The final offence to which the offender pleaded guilty is an offence contrary to s 307.6(1) of the Criminal Code possessing a marketable quantity of a border controlled drug, namely cocaine. The maximum penalty for that offence is 25 years' imprisonment and/or a fine of 5,000 penalty units. The offence was constituted by the offender's possessing 128.9 grams of cocaine. The marketable quantity of cocaine is two grams but the commercial quantity is two kilograms.
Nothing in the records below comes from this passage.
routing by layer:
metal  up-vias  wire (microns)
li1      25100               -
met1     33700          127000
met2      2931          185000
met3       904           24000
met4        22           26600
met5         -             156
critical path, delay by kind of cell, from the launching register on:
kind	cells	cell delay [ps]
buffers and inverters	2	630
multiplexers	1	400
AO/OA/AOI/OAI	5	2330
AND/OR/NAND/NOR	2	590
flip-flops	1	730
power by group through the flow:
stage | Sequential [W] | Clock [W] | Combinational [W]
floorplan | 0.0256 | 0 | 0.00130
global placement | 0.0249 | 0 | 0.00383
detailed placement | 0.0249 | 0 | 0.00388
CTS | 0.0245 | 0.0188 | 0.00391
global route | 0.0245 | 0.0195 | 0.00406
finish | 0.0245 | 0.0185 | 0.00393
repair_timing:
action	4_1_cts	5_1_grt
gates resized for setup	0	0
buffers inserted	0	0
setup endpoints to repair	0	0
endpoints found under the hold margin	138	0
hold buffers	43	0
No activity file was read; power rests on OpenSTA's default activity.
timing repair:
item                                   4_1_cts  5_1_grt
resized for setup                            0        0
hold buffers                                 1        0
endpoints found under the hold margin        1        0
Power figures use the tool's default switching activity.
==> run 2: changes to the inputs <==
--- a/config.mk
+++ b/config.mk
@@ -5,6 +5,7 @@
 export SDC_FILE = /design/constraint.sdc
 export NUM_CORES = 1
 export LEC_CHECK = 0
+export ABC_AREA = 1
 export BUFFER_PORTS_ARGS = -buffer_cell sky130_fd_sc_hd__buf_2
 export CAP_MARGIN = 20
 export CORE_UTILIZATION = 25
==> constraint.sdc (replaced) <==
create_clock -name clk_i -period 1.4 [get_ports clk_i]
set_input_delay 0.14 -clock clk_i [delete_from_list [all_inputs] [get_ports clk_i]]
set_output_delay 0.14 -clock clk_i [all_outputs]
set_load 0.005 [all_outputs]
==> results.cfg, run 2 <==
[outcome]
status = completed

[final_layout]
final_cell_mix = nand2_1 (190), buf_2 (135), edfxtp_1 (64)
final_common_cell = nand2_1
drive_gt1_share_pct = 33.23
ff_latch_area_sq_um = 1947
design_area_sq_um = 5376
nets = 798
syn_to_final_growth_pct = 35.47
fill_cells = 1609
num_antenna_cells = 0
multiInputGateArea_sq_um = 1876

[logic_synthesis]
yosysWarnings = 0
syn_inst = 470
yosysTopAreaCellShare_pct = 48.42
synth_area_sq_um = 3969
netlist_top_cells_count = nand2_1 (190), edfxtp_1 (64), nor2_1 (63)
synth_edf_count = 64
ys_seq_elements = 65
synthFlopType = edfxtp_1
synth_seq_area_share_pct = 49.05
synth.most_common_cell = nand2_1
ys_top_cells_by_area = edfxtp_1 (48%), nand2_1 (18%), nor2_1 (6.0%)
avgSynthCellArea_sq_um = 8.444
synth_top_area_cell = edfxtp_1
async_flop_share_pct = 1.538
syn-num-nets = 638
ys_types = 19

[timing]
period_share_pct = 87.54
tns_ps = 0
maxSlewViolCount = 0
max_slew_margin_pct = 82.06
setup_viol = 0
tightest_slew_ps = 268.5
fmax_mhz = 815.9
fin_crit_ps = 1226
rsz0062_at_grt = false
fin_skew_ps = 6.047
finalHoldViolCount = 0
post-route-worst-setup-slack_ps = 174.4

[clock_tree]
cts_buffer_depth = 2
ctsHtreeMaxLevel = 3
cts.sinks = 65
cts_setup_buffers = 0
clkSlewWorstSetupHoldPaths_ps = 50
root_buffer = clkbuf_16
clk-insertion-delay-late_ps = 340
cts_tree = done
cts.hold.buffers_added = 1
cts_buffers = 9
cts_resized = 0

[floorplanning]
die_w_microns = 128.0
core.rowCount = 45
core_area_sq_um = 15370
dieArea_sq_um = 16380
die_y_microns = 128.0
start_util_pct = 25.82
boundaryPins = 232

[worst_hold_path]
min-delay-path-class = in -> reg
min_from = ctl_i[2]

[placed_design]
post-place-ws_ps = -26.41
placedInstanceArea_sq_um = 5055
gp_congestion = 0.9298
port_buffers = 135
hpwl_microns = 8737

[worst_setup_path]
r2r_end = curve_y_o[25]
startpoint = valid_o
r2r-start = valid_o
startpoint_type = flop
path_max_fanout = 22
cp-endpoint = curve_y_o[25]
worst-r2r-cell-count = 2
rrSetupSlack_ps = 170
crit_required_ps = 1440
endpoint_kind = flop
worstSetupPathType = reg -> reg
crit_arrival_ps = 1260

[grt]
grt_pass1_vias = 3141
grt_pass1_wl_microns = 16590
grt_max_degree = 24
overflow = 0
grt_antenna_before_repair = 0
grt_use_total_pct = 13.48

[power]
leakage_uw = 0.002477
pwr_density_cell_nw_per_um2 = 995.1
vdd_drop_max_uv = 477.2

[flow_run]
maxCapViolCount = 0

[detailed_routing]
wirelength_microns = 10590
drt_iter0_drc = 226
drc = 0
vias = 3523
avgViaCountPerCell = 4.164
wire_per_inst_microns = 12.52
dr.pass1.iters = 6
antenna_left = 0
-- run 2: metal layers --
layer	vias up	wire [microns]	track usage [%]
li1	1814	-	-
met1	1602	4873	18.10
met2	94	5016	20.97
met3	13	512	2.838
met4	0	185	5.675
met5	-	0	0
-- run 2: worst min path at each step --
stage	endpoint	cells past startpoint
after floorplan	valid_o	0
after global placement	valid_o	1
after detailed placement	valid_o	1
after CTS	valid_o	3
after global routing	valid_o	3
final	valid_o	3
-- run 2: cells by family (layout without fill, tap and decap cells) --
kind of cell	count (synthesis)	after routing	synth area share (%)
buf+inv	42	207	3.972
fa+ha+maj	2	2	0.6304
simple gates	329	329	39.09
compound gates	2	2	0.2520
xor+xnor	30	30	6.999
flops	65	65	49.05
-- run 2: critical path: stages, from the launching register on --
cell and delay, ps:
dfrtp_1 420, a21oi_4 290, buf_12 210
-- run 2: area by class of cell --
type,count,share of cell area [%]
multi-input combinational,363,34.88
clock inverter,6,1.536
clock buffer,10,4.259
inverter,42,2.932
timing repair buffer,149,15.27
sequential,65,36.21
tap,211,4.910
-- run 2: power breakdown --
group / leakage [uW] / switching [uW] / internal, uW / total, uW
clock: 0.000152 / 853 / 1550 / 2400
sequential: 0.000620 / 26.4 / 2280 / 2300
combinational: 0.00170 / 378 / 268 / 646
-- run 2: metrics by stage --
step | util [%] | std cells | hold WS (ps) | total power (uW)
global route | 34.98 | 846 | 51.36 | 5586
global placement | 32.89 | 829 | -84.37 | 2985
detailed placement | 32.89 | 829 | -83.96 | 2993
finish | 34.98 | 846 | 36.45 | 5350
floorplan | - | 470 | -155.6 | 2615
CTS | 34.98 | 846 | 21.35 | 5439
Although the amount of cocaine actually possessed was 64 times the marketable quantity, it was substantially - and I use that word advisedly - less than the commercial quantity and should be seen therefore as an offence in the low range for possession of a marketable quantity of cocaine.
The offender was arrested on 14 April 2016 for at least one of these offences and has been in custody ever since, that is for more than two years and one month.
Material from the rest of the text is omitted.